● What is required: Retype, word for word, each line between the lines holding "early_count <= live_early_count;" and "total_events <= '0;", inclusive, and leave the rest of the data alone.

=====

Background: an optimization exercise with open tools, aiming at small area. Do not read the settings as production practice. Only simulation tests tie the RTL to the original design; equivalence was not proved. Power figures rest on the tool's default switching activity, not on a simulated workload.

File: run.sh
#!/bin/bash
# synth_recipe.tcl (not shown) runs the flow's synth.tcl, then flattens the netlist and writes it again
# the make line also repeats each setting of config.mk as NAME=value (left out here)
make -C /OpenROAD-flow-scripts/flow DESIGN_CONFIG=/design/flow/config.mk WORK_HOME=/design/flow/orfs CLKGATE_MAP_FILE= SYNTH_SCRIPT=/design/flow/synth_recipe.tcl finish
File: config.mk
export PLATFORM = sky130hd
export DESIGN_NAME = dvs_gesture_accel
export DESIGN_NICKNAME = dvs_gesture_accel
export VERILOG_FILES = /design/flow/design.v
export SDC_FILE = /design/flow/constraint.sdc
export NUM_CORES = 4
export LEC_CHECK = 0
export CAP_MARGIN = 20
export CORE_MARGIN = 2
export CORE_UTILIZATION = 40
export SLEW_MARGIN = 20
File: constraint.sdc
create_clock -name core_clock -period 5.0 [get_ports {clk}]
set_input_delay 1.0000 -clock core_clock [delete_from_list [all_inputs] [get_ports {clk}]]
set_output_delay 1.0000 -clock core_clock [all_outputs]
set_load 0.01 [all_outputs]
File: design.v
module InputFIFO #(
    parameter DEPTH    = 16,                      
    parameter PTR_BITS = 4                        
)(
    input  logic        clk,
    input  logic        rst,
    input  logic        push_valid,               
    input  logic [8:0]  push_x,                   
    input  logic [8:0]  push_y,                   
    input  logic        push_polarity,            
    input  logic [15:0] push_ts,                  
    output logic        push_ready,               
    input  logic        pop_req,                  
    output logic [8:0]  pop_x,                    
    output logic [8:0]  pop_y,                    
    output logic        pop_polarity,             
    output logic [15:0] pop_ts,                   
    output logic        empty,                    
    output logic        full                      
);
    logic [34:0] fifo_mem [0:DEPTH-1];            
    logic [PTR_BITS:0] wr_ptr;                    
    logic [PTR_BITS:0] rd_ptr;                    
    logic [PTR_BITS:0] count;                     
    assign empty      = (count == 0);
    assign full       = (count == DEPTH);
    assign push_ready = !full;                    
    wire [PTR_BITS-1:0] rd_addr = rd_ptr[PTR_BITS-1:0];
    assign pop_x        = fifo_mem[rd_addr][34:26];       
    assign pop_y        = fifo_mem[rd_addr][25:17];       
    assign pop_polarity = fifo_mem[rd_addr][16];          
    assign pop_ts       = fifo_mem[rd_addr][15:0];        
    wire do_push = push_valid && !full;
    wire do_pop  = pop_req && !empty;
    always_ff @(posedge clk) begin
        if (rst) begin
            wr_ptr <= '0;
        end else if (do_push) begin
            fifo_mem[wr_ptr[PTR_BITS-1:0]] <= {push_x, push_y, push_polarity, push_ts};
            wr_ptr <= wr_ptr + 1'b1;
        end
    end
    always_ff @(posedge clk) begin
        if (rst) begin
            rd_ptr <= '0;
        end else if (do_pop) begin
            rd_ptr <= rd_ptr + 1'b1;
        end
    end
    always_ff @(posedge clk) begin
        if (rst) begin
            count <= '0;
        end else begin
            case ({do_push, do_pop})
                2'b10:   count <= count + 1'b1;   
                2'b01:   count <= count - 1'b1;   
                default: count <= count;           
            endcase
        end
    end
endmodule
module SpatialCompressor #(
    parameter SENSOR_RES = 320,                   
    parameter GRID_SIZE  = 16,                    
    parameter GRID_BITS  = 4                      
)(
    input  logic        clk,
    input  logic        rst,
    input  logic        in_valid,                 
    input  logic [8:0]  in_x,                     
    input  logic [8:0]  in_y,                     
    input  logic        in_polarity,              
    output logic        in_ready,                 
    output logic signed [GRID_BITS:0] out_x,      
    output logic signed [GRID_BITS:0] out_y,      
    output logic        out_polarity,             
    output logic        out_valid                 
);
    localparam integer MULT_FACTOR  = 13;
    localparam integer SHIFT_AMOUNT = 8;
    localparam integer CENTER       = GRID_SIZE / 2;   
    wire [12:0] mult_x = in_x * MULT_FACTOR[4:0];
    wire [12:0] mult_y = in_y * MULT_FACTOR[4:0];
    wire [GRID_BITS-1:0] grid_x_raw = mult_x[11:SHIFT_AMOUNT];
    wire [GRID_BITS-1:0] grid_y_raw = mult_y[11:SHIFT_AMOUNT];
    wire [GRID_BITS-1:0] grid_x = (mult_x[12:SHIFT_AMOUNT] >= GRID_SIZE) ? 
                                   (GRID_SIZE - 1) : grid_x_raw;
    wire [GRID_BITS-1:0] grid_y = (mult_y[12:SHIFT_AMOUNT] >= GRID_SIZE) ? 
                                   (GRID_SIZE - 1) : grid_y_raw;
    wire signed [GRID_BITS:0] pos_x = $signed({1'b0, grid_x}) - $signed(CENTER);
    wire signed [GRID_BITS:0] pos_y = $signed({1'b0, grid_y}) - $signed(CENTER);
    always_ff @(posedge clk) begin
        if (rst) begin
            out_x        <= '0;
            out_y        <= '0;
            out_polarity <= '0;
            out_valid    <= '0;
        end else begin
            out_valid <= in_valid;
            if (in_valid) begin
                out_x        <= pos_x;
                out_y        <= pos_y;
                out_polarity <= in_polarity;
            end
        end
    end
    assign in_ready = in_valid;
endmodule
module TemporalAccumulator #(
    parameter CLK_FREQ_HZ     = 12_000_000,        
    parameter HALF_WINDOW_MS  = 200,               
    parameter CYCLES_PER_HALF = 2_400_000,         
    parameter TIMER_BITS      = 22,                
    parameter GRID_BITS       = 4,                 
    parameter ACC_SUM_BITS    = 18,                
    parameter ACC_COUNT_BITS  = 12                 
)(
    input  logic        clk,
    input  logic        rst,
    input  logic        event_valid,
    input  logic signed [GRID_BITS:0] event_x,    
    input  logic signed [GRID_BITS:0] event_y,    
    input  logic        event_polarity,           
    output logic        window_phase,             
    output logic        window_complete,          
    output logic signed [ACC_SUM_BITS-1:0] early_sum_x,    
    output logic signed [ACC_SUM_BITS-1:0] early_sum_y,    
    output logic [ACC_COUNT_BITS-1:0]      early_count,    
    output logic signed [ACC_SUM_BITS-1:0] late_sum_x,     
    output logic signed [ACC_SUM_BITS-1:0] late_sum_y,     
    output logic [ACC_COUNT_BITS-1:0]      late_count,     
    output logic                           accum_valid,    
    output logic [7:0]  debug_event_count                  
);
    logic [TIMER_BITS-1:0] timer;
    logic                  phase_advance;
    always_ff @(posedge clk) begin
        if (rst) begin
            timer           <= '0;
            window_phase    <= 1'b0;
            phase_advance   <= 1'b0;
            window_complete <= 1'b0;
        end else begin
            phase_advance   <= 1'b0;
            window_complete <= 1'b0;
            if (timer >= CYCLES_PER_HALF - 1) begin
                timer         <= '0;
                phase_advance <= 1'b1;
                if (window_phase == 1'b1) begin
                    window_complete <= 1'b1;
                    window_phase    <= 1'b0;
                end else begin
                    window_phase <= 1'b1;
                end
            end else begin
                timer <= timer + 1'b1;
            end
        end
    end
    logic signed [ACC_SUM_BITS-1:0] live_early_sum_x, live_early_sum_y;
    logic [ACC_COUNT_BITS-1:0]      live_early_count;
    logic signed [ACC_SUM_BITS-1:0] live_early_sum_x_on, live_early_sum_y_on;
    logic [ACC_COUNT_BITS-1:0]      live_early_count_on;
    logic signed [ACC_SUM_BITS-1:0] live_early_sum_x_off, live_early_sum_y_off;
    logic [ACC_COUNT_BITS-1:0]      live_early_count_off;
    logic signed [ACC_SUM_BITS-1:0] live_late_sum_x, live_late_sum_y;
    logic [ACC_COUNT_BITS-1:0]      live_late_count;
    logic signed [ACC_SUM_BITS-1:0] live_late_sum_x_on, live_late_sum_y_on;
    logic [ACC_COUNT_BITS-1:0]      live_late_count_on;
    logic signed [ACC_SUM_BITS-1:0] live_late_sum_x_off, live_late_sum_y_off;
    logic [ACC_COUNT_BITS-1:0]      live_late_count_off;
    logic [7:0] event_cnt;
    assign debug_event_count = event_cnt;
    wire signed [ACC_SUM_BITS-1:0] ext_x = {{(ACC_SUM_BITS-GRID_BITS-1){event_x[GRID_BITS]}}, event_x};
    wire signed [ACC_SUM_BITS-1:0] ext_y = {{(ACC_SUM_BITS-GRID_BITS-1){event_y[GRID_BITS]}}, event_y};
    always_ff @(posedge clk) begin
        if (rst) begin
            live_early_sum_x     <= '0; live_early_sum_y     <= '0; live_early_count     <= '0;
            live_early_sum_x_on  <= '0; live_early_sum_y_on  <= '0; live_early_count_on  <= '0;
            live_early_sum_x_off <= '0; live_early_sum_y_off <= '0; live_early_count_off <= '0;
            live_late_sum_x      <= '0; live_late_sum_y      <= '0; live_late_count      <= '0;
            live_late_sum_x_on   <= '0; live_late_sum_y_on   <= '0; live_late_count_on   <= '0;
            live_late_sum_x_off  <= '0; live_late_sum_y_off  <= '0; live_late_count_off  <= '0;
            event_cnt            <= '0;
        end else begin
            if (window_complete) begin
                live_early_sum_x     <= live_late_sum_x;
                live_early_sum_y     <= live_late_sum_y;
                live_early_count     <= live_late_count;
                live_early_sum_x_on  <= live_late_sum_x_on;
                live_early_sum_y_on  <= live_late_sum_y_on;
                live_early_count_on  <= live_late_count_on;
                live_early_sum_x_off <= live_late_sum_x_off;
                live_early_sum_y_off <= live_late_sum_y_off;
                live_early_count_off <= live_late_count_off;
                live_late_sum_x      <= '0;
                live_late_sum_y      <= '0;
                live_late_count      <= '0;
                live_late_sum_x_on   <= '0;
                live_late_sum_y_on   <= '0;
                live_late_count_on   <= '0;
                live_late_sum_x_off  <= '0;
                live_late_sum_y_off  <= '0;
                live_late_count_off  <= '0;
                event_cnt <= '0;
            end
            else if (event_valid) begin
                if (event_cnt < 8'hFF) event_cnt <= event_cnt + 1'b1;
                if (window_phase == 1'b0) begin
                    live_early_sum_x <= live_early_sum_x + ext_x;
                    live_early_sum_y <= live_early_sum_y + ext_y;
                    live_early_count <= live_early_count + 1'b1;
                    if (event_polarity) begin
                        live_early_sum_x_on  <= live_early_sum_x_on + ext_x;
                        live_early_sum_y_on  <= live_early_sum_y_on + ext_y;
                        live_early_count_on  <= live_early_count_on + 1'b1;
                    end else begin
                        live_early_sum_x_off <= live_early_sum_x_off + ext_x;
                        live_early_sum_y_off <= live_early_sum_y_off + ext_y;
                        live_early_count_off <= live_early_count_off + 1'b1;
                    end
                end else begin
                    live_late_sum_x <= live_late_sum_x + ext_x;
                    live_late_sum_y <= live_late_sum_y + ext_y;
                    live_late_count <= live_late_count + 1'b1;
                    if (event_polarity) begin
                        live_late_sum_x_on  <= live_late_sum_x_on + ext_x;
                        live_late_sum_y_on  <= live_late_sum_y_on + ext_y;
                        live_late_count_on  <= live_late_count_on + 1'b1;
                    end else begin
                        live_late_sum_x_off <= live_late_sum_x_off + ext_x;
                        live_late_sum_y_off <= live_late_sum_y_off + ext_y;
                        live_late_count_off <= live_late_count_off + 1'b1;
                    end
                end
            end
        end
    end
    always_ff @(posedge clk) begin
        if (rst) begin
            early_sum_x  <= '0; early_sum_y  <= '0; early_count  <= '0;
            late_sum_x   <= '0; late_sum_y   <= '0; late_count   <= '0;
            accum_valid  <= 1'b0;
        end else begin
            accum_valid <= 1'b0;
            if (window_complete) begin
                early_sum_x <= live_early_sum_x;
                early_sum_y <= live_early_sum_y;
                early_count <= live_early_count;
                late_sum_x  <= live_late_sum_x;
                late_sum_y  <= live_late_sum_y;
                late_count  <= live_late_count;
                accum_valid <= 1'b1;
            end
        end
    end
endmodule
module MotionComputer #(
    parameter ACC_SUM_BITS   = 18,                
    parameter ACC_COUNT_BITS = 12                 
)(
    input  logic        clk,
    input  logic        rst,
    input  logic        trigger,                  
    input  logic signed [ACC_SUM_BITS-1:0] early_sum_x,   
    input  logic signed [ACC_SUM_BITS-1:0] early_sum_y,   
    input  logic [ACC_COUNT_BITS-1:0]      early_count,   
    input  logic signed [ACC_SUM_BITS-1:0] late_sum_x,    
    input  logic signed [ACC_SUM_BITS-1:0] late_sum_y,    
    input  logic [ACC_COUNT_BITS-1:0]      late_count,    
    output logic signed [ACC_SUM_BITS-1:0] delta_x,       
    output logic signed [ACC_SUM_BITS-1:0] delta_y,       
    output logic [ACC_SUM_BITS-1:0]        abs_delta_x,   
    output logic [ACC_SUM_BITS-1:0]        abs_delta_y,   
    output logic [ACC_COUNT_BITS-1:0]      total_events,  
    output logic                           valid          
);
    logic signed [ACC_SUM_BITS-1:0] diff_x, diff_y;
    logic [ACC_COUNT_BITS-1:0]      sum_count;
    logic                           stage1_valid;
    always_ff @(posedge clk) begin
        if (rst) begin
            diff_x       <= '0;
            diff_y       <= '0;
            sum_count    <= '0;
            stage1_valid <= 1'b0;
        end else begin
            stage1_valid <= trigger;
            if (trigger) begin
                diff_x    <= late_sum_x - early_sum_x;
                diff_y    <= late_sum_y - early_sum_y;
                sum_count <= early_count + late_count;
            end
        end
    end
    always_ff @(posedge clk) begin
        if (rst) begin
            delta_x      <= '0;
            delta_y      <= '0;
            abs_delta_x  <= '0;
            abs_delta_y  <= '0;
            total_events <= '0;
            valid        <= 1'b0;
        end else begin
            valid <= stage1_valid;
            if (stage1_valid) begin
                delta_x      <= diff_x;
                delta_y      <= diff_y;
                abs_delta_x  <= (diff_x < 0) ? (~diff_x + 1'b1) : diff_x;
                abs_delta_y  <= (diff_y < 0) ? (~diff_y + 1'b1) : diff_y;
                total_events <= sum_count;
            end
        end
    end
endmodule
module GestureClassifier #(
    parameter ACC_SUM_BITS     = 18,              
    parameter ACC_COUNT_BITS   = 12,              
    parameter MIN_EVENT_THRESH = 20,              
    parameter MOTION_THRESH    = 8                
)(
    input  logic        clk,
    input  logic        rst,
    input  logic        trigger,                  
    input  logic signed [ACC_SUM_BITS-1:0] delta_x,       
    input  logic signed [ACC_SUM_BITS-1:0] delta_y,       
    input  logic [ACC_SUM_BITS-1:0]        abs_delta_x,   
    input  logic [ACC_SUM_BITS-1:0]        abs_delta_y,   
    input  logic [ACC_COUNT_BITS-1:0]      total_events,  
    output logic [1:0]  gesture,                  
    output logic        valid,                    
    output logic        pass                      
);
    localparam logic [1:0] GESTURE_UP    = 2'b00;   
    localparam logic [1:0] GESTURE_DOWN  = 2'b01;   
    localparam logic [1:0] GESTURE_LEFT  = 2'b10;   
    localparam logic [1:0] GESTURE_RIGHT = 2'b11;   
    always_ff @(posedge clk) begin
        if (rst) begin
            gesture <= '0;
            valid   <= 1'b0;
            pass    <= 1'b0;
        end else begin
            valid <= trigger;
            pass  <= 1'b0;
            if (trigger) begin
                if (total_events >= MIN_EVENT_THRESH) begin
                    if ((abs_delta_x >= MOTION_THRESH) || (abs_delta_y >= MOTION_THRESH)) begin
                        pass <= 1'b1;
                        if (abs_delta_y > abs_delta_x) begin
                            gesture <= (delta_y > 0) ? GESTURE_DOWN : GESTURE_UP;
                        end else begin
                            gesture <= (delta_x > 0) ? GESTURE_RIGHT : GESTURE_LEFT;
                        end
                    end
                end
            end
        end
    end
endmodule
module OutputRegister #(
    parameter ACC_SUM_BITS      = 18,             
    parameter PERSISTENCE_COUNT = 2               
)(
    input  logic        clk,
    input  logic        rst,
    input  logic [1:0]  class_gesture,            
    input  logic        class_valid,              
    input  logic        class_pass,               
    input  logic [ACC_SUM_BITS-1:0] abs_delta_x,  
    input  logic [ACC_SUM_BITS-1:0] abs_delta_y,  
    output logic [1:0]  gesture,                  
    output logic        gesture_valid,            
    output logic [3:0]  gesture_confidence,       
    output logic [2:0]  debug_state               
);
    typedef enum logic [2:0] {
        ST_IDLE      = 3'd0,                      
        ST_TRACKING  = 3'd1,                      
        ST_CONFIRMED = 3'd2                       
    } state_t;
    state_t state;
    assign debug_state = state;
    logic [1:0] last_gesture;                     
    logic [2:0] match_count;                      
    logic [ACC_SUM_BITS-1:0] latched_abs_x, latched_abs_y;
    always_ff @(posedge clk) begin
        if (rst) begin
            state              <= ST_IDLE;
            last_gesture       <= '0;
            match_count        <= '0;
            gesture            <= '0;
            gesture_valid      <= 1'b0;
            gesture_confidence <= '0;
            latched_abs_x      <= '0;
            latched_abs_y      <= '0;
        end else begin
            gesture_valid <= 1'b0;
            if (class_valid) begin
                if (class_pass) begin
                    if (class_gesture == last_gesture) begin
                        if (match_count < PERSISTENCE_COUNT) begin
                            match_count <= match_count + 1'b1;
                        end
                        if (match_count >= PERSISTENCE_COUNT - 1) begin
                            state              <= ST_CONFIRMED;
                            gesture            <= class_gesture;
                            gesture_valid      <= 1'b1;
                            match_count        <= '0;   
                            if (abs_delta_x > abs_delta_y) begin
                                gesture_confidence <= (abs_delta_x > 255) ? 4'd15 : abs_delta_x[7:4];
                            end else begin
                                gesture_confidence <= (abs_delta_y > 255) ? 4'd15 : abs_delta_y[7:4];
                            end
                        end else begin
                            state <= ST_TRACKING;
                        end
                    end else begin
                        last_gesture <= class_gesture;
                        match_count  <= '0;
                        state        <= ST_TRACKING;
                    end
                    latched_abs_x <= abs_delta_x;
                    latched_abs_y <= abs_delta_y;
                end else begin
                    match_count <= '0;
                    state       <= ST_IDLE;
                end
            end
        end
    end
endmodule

=====

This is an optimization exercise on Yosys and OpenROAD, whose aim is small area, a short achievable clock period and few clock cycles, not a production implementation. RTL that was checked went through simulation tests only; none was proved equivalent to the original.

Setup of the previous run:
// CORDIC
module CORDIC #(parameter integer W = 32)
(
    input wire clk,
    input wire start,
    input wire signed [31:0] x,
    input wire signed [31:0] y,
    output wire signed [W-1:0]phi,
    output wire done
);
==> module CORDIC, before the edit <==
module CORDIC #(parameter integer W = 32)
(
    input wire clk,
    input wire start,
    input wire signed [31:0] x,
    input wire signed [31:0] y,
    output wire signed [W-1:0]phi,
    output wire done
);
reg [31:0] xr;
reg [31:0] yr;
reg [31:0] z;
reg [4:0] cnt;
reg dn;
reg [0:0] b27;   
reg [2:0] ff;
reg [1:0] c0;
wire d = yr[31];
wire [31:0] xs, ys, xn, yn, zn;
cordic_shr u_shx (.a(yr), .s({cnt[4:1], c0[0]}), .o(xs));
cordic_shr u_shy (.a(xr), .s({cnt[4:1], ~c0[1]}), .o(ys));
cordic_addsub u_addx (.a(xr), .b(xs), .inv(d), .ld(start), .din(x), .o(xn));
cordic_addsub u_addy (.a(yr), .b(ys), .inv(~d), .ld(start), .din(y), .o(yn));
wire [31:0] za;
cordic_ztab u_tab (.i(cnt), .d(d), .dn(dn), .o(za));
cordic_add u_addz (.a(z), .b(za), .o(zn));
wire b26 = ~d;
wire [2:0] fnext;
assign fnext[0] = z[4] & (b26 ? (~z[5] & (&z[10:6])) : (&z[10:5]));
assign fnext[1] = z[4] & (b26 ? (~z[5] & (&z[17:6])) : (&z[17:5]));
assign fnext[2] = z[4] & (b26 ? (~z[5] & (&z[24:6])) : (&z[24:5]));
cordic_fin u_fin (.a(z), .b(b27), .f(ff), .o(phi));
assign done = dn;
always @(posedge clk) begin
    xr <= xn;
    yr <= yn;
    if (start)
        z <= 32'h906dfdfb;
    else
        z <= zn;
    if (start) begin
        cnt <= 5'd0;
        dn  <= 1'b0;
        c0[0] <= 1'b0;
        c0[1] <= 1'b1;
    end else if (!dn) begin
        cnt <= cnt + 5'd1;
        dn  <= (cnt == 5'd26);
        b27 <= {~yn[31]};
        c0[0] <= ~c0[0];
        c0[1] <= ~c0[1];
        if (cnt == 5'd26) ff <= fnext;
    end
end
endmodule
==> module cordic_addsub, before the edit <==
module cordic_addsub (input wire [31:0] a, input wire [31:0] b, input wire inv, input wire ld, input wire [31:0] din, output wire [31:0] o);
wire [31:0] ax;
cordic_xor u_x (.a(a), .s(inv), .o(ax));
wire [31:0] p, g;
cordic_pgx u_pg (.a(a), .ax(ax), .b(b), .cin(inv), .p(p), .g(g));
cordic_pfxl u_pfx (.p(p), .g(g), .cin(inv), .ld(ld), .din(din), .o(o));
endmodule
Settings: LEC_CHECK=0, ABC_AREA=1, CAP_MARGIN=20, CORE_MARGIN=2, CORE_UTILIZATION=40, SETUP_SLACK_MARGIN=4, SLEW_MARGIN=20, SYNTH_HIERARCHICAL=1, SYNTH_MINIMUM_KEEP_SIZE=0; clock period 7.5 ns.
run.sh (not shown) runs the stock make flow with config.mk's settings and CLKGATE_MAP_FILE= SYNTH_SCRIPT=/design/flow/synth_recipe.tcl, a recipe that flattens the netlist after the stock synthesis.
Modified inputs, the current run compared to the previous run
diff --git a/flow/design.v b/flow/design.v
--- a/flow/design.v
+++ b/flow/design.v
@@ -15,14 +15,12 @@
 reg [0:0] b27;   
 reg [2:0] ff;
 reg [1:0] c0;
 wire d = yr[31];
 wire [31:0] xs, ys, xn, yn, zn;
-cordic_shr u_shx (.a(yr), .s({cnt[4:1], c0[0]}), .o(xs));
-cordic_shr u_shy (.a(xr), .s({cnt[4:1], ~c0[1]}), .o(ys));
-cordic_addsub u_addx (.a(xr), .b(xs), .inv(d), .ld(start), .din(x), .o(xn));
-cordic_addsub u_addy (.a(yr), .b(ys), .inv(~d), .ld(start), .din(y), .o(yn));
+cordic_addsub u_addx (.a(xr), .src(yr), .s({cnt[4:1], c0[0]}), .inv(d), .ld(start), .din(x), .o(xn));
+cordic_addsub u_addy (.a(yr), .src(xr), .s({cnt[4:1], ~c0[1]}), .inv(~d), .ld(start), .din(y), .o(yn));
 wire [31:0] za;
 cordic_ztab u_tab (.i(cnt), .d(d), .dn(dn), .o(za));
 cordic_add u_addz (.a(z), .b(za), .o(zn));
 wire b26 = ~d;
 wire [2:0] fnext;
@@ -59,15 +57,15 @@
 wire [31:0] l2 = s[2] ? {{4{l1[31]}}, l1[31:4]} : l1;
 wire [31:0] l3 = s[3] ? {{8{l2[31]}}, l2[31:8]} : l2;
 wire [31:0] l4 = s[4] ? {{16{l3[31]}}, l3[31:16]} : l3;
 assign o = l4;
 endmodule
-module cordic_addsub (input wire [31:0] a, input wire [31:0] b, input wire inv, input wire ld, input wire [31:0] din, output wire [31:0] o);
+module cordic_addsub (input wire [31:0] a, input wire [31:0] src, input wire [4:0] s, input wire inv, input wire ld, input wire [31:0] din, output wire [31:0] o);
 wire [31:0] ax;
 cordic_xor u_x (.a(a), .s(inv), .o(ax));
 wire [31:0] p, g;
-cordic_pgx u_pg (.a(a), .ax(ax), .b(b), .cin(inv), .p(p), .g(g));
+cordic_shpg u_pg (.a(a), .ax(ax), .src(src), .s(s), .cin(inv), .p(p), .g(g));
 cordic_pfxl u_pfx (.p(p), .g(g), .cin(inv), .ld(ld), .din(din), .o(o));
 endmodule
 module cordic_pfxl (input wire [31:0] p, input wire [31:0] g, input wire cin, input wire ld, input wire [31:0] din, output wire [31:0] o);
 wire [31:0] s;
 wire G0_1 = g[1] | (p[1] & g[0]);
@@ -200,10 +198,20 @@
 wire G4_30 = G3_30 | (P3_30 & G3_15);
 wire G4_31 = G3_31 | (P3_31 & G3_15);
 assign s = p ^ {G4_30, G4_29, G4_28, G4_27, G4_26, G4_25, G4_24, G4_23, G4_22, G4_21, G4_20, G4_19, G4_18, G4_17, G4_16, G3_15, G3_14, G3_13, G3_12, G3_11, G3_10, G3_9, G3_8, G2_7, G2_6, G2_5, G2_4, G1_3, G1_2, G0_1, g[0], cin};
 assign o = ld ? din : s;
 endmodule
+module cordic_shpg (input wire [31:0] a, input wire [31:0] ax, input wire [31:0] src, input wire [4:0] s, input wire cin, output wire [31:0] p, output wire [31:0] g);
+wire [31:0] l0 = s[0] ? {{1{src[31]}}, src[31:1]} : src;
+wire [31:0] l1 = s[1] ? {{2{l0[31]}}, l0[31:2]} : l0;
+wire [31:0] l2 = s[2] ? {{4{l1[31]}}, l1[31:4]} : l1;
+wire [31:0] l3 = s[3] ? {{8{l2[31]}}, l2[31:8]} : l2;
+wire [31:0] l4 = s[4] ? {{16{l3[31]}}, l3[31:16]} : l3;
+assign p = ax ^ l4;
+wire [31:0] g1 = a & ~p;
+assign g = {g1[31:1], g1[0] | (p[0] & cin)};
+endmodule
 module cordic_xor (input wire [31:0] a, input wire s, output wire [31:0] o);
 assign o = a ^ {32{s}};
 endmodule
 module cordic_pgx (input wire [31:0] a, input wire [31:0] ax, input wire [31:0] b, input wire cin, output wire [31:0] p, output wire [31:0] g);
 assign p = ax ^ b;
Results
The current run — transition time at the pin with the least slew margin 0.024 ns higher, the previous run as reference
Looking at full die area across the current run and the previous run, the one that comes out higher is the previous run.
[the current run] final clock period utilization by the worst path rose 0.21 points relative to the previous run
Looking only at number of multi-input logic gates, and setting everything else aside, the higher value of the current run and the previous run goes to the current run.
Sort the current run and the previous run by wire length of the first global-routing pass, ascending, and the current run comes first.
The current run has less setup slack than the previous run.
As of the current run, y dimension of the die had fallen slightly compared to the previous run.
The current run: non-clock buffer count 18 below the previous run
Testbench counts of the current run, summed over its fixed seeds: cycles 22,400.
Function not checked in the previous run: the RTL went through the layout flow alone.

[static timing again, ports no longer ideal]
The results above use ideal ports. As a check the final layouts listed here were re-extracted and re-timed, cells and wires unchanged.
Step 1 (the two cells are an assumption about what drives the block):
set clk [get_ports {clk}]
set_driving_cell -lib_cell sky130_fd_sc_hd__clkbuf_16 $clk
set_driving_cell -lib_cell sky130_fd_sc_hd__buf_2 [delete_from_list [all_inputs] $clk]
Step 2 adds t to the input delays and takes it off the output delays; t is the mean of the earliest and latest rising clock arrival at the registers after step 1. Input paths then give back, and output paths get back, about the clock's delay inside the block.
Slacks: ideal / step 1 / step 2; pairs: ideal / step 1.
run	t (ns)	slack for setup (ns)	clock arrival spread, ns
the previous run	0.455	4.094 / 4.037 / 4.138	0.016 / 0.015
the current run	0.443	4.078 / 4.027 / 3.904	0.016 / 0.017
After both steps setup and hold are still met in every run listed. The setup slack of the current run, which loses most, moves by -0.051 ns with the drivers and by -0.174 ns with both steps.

=====

● The completed task:
                early_count <= live_early_count;
                late_sum_x  <= live_late_sum_x;
                late_sum_y  <= live_late_sum_y;
                late_count  <= live_late_count;
                accum_valid <= 1'b1;
            end
        end
    end
endmodule
module MotionComputer #(
    parameter ACC_SUM_BITS   = 18,                
    parameter ACC_COUNT_BITS = 12                 
)(
    input  logic        clk,
    input  logic        rst,
    input  logic        trigger,                  
    input  logic signed [ACC_SUM_BITS-1:0] early_sum_x,   
    input  logic signed [ACC_SUM_BITS-1:0] early_sum_y,   
    input  logic [ACC_COUNT_BITS-1:0]      early_count,   
    input  logic signed [ACC_SUM_BITS-1:0] late_sum_x,    
    input  logic signed [ACC_SUM_BITS-1:0] late_sum_y,    
    input  logic [ACC_COUNT_BITS-1:0]      late_count,    
    output logic signed [ACC_SUM_BITS-1:0] delta_x,       
    output logic signed [ACC_SUM_BITS-1:0] delta_y,       
    output logic [ACC_SUM_BITS-1:0]        abs_delta_x,   
    output logic [ACC_SUM_BITS-1:0]        abs_delta_y,   
    output logic [ACC_COUNT_BITS-1:0]      total_events,  
    output logic                           valid          
);
    logic signed [ACC_SUM_BITS-1:0] diff_x, diff_y;
    logic [ACC_COUNT_BITS-1:0]      sum_count;
    logic                           stage1_valid;
    always_ff @(posedge clk) begin
        if (rst) begin
            diff_x       <= '0;
            diff_y       <= '0;
            sum_count    <= '0;
            stage1_valid <= 1'b0;
        end else begin
            stage1_valid <= trigger;
            if (trigger) begin
                diff_x    <= late_sum_x - early_sum_x;
                diff_y    <= late_sum_y - early_sum_y;
                sum_count <= early_count + late_count;
            end
        end
    end
    always_ff @(posedge clk) begin
        if (rst) begin
            delta_x      <= '0;
            delta_y      <= '0;
            abs_delta_x  <= '0;
            abs_delta_y  <= '0;
            total_events <= '0;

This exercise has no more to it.